Deep‐Submicrometer Complementary Metal‐Oxide‐Semiconductor Transistors Based on Carbon Nanotube Films

Abstract Semiconducting carbon nanotube (CNT) films are considered promising channel materials for constructing complementary metal‐oxide semiconducting (CMOS) field‐effect transistors (FETs) for future high‐performance integrated circuits (ICs). However, the poor performance of short channel n‐type FETs built on solution‐derived CNT films hinders the development of truly symmetric CMOS FETs, especially as the gate length scales down to the submicrometer region. The performance of short channel n‐type FETs is improved here by using scandium contacts accompanied by a doping channel and high‐performance and symmetrical CMOS FETs with a deep submicrometer gate length are fabricated for the first time.
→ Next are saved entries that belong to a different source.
**config.mk**
```make
export PLATFORM = sky130hd
export DESIGN_NAME = imem_port_arbiter
export DESIGN_NICKNAME = d
export VERILOG_FILES = /design/src/rtl/imem_port_arbiter.sv
export SDC_FILE = /design/constraint.sdc
export NUM_CORES = 1
export LEC_CHECK = 0
export BUFFER_PORTS_ARGS = -buffer_cell sky130_fd_sc_hd__buf_2
export CAP_MARGIN = 20
export CORE_UTILIZATION = 41
export DETAILED_ROUTE_END_ITERATION = 7
export PLACE_DENSITY_LB_ADDON = 0.2
export SYNTH_ARGS = -nofsm -noshare
export SYNTH_HDL_FRONTEND = slang
export SYNTH_SLANG_ARGS = --single-unit
```
**constraint.sdc**
```tcl
create_clock -name clk -period 2 [get_ports clk]
set_input_delay 0.4 -clock clk [delete_from_list [all_inputs] [get_ports clk]]
set_output_delay 0.4 -clock clk [all_outputs]
set_load 0.01 [all_outputs]
```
The n‐type and p‐type CNT FETs with a 150 nm gate length exhibit a maximum on‐state current I on of ≈270 µA µm −1 and a peak transconductance g m of over 100 µS µm −1 , representing the best CNT CMOS FETs thus far. Digital circuit and system benchmarking with the Intel circuit model indicates that the deep‐submicrometer CNT CMOS FETs show great advantages over the previously reported CMOS ICs based on CNT FETs or other semiconducting film‐based FETs.